‘I am not a virus,’ insists Indian man named Kovid

New Delhi, India — What’s in a name? For Indian travel start-up founder Kovid Kapoor, it has made him a social media sensation.

The 31-year-old’s Twitter profile declares: “My name is Kovid and I am not a virus.”

He posted this week that he had travelled outside India for the first time since the onset of the pandemic “and got a bunch of people amused by my name”.

“Future foreign trips are going to be fun!” he said in a tweet that had been liked 40,000 times and received 4,000 retweets by Friday.

The comment triggered a barrage of jokes, memes, messages and interview requests, in a moment of light relief as the highly contagious Omicron variant sees case numbers surge in India.

Kapoor has joined in himself, declaring that he was been “Kovid positive since 1990” and posting a picture holding a bottle of Corona beer.

“I am Kovid that wants more travel,” the co-founder of Holidify quipped.

The sudden spurt of attention was “totally unexpected” but he hoped it would bring some publicity to his business during a “very difficult time” for the sector, he told AFP.
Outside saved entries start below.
==> build 20: inputs <==
==> flow/design.v <==
`timescale 1ns/10ps
module  ATCONV(
	input		clk,
	input		reset,
	output 	    busy,	
	input		ready,	
	output reg	[11:0]	iaddr,
	input signed [12:0]	idata,
	output	reg 	cwr,
	output  reg	[11:0]	caddr_wr,
	output reg 	[12:0] 	cdata_wr,
	output	reg 	crd,
	output reg	[11:0] 	caddr_rd,
	input 	[12:0] 	cdata_rd,
	output reg 	csel
	);
	reg [2:0] cur_state, next_state;
	localparam IDLE = 3'd0;
	localparam READ_IMAGE = 3'd1;
	localparam WRITE_MEM0 = 3'd2;
	localparam READ_MEM0 = 3'd3;
	localparam WRITE_MEM1 = 3'd4;
	localparam FINISH = 3'd5;
	reg [5:0] col, row;
	reg [4:0] tempX_L0, tempY_L0;
	reg [3:0] cnt;
	wire [3:0] is_pad;
	assign is_pad[0] = (col < 6'd2);
	assign is_pad[1] = (col > 6'd61);
	assign is_pad[2] = (row < 6'd2);
	assign is_pad[3] = (row > 6'd61);
	assign busy = !(cur_state == FINISH || cur_state == IDLE);
    reg signed [12:0] kernal;
	reg signed [29:0] conv_sum;
	reg [12:0] max;
	always @(posedge clk or posedge reset) begin
		if(reset) cur_state <= IDLE; 
		else cur_state <= next_state;
	end
	always @(*) begin
		case(cur_state)
			IDLE: begin
				if(ready == 1'b1) next_state = READ_IMAGE;
				else next_state = IDLE;
			end
			READ_IMAGE: begin
				if(cnt == 4'd11) next_state = WRITE_MEM0;
				else next_state = READ_IMAGE;
			end
			WRITE_MEM0: begin
				if(row == 6'd63 && col == 6'd63) next_state = READ_MEM0;
				else next_state = READ_IMAGE;
			end
			READ_MEM0: begin
				if(cnt == 4'd5) next_state = WRITE_MEM1;
				else next_state = READ_MEM0;
			end
			WRITE_MEM1: begin
				if(row == 6'd62 && col == 6'd62) next_state = FINISH;
				else next_state = READ_MEM0;
			end
			FINISH: begin
				next_state = IDLE;
			end
			default: begin
				next_state = IDLE;
			end
		endcase
	end
	always @(posedge clk or posedge reset) begin
		if(reset) begin
			col <= 6'd0;
			row <= 6'd0;
			cnt <= 4'd0;
			tempX_L0 <= 5'd0;
			tempY_L0 <= 5'd0;
			csel <= 1'b0;
			cwr <= 1'b0;
			crd <= 1'b0;
			max <= 13'd0;
			iaddr <= 12'd0;
			caddr_rd <= 12'd0;
			caddr_wr <= 12'd0;
			cdata_wr <= 13'd0;
		end
		else begin
			case(cur_state)
				READ_IMAGE: begin
					case(cnt)
						4'd0: begin   
							case({is_pad[2], is_pad[0]})
								2'b00: iaddr <= {row-6'd2, col-6'd2};
								2'b01: iaddr <= {row-6'd2, 6'd0};
								2'b10: iaddr <= {6'd0, col-6'd2};
								2'b11: iaddr <= {6'd0, 6'd0};
						    endcase
							conv_sum <= 30'd0;
						end
						4'd1: begin   
							if(is_pad[2] == 1'b1) iaddr <= {6'd0, col};
							else iaddr <= {row-6'd2, col};
							conv_sum <= $signed(idata) * kernal;
						end
						4'd2: begin   
							case({is_pad[2], is_pad[1]})
								2'b00: iaddr <= {row-6'd2, col+6'd2};
								2'b01: iaddr <= {row-6'd2, 6'd63};
								2'b10: iaddr <= {6'd0, col+6'd2};
								2'b11: iaddr <= {6'd0, 6'd63};
							endcase
							conv_sum <= conv_sum + $signed(idata) * kernal;
						end
						4'd3: begin   
							if(is_pad[0] == 1'b1) iaddr <= {row, 6'd0};
							else iaddr <= {row, col-6'd2};
							conv_sum <= conv_sum + $signed(idata) * kernal;
						end
						4'd4: begin   
							iaddr <= {row, col};
							conv_sum <= conv_sum + $signed(idata) * kernal;
						end
						4'd5: begin   
							if(is_pad[1] == 1'b1) iaddr <= {row, 6'd63};
							else iaddr <= {row, col+6'd2};
							conv_sum <= conv_sum + $signed(idata) * kernal;
						end
						4'd6: begin   
							case({is_pad[3], is_pad[0]})
								2'b00: iaddr <= {row+6'd2, col-6'd2};
								2'b01: iaddr <= {row+6'd2, 6'd0};
								2'b10: iaddr <= {6'd63, col-6'd2};
								2'b11: iaddr <= {6'd63, 6'd0};
							endcase
							conv_sum <= conv_sum + $signed(idata) * kernal;
						end
						4'd7: begin   
							if(is_pad[3] == 1'b1) iaddr <= {6'd63, col};
							else iaddr <= {row+6'd2, col};
							conv_sum <= conv_sum + $signed(idata) * kernal;
						end
						4'd8: begin   
							case({is_pad[3], is_pad[1]})
								2'b00: iaddr <= {row+6'd2, col+6'd2};
								2'b01: iaddr <= {row+6'd2, 6'd63};
								2'b10: iaddr <= {6'd63, col+6'd2};
								2'b11: iaddr <= {6'd63, 6'd63};
							endcase
							conv_sum <= conv_sum + $signed(idata) * kernal;
						end
						4'd9: begin
							conv_sum <= conv_sum + $signed(idata) * kernal;
						end
						4'd10: begin
							conv_sum <= conv_sum + $signed(13'h1FF4);
						end
						4'd11: begin
							caddr_wr <= {row, col};
							cdata_wr <= (conv_sum[16] || conv_sum[16:4] <= 13'd11)? 13'd0 : conv_sum[16:4]-13'd11;
						end
					endcase
					if(cnt == 11) begin
						cnt <= 4'd0;
						cwr <= 1'b1;
						csel <= 1'b0;
					end
					else 
						cnt <= cnt + 4'd1;
				end
				WRITE_MEM0: begin
					cwr <= 1'b0;
					if(col == 6'd63) begin
						col <= 6'd0;
						row <= row + 6'd1;
					end
					else 
						col <= col + 6'd1;
					if(row == 6'd63 && col == 6'd63) begin
						row <= 6'd0;
						col <= 6'd0;
						cwr <= 1'b0;
						crd <= 1'b1;
						csel <= 1'b0;
					end
				end
				READ_MEM0: begin
					case(cnt)
						4'd0: begin
							caddr_rd <= {row, col};
							max <= 13'd0;
						end
						4'd1: begin
							caddr_rd <= {row, col+6'd1};
							max <= cdata_rd;
						end
						4'd2: begin
							caddr_rd <= {row+6'd1, col};
							max <= (max > cdata_rd)? max : cdata_rd; 
						end
						4'd3: begin
							caddr_rd <= {row+6'd1, col+6'd1};
							max <= (max > cdata_rd)? max : cdata_rd; 
						end
						4'd4: begin
							max <= (max > cdata_rd)? max : cdata_rd;
						end
						4'd5: begin 
							caddr_wr <= {tempY_L0, tempX_L0};
							if(max != 13'd0) begin
								if(max[3:0] != 13'd0) cdata_wr <= (max[12:4] + 1) << 4;
								else cdata_wr <= max[12:4] << 4;
							end
							else 
								cdata_wr <= 13'd0;
						end
					endcase
					if(cnt == 4'd5) begin
						cnt <= 4'd0;
						cwr <= 1'b1;
						crd <= 1'b0;
						csel <= 1'b1;
					end
					else 
						cnt <= cnt + 4'd1;
				end
				WRITE_MEM1: begin
					if(tempX_L0 == 5'd31) begin
						tempY_L0 <= tempY_L0 + 5'd1;
						tempX_L0 <= 5'd0;
					end
					else 
						tempX_L0 <= tempX_L0 + 5'd1;
					if(col == 6'd62) begin
						col <= 6'd0;
						row <= row + 6'd2;
					end
					else
						col <= col + 6'd2;
					if(row == 6'd62 && col == 6'd62) begin
						cwr <= 1'b0;
						crd <= 1'b0;
						csel <= 1'b0;
					end
					else begin
						cwr <= 1'b0;
						crd <= 1'b1;
						csel <= 1'b0;
					end
				end
				FINISH: begin
					row <= 6'd0;
					col <= 6'd0;
					tempX_L0 <= 5'd0;
					tempY_L0 <= 5'd0;
				end
			endcase
		end
	end
	always @(*) begin
		case(cnt)
			4'd1: kernal = 13'h1FFF;
			4'd2: kernal = 13'h1FFE;
			4'd3: kernal = 13'h1FFF;
			4'd4: kernal = 13'h1FFC;
			4'd5: kernal = 13'h0010;
			4'd6: kernal = 13'h1FFC;
			4'd7: kernal = 13'h1FFF;
			4'd8: kernal = 13'h1FFE;
			4'd9: kernal = 13'h1FFF;
			default: kernal = 13'h0;
		endcase
	end
endmodule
He has never had a shortage of ice-breakers at business meetings since the start of the pandemic, but has told coffee shops not to announce his name when handing him a beverage.

Kovid is a highly unusual name in India but means a scholar or a learned individual in Hindi and Sanskrit, with the ‘d’ pronounced with a very soft emphasis.

Kapoor’s mother picked the name well before his birth.

“It’s a memorable name with a beautiful meaning,” he said. “It makes for a striking introduction with anyone. I’d never change it.”